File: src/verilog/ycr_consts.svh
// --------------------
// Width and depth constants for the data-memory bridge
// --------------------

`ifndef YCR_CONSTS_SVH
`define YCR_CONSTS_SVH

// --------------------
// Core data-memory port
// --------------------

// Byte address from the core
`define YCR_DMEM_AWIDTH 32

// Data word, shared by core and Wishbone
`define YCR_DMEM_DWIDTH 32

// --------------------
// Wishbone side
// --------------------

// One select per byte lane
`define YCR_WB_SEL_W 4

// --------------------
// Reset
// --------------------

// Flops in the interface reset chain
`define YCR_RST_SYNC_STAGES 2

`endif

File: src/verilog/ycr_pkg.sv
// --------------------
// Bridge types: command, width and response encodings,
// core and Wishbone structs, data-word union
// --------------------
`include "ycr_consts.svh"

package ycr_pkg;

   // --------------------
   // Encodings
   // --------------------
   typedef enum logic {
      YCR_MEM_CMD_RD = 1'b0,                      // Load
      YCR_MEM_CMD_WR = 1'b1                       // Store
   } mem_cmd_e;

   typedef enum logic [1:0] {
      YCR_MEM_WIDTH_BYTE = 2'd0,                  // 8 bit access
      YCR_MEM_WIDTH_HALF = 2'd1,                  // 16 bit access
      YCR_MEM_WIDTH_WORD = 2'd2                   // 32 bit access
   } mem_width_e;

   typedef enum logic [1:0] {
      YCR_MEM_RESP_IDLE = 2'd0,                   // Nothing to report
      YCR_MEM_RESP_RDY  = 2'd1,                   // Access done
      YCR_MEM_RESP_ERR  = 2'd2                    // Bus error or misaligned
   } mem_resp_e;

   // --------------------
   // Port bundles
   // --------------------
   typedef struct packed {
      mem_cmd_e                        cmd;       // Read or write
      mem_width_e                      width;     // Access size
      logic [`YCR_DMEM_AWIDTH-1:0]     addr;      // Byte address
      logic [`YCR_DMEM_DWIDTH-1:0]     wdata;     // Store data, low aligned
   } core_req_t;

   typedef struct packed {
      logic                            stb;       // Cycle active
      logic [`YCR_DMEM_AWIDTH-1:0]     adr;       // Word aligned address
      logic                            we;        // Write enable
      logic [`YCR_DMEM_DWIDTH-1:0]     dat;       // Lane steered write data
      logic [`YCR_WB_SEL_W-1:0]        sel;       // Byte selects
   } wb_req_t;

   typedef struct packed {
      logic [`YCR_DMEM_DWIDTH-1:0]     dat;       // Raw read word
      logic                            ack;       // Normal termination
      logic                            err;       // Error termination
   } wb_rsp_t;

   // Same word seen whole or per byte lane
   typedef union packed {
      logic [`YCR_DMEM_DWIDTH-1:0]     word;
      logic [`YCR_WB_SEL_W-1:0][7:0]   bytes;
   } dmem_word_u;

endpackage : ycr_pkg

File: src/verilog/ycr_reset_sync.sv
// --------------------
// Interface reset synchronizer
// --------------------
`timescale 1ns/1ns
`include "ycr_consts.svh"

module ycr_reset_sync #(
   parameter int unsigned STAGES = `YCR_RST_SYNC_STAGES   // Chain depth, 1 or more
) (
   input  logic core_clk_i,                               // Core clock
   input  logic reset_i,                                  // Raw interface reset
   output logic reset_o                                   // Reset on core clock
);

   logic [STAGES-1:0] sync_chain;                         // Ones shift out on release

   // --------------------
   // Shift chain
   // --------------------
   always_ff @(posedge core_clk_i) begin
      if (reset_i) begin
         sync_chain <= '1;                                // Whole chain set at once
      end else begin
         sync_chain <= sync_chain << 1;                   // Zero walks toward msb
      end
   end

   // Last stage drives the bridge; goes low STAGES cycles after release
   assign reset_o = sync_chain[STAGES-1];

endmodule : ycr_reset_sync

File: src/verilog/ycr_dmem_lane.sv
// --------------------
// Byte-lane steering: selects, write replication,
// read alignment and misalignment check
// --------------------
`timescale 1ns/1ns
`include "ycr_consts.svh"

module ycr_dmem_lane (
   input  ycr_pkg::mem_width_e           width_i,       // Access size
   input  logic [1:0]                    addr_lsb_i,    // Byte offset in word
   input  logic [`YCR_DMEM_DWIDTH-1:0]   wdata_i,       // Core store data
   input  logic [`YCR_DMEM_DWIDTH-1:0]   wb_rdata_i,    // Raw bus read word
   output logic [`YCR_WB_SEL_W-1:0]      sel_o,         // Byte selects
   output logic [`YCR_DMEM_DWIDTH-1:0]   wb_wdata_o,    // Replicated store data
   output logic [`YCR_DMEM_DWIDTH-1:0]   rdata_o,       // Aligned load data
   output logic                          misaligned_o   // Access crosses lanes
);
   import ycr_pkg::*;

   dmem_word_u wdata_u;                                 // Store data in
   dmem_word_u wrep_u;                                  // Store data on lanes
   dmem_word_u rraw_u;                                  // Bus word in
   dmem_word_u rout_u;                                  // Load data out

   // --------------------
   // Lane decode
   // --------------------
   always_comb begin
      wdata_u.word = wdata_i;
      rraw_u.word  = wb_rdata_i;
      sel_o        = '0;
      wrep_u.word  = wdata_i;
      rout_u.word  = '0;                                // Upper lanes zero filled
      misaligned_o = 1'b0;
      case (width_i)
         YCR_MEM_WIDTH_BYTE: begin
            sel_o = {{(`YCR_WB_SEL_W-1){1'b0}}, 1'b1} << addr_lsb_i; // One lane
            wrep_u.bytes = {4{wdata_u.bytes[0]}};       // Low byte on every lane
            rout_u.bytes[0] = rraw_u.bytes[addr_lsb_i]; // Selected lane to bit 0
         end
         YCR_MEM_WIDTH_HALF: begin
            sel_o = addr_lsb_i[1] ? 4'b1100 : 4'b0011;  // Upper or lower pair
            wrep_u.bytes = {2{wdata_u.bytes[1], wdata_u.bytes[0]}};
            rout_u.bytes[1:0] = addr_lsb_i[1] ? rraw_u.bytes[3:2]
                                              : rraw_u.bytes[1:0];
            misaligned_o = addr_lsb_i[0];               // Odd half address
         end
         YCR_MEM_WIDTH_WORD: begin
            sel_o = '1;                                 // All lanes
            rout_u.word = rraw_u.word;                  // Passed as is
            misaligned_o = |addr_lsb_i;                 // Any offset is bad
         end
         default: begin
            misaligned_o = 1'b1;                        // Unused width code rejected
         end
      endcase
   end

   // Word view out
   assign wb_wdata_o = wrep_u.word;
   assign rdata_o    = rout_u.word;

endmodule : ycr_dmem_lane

+ + +

What you are asked to do: When you retype the data above, start at its first line, stop after the line containing "select per byte lane", and leave out everything else.

Output for this task:
File: src/verilog/ycr_consts.svh
// --------------------
// Width and depth constants for the data-memory bridge
// --------------------

`ifndef YCR_CONSTS_SVH
`define YCR_CONSTS_SVH

// --------------------
// Core data-memory port
// --------------------

// Byte address from the core
`define YCR_DMEM_AWIDTH 32

// Data word, shared by core and Wishbone
`define YCR_DMEM_DWIDTH 32

// --------------------
// Wishbone side
// --------------------

// One select per byte lane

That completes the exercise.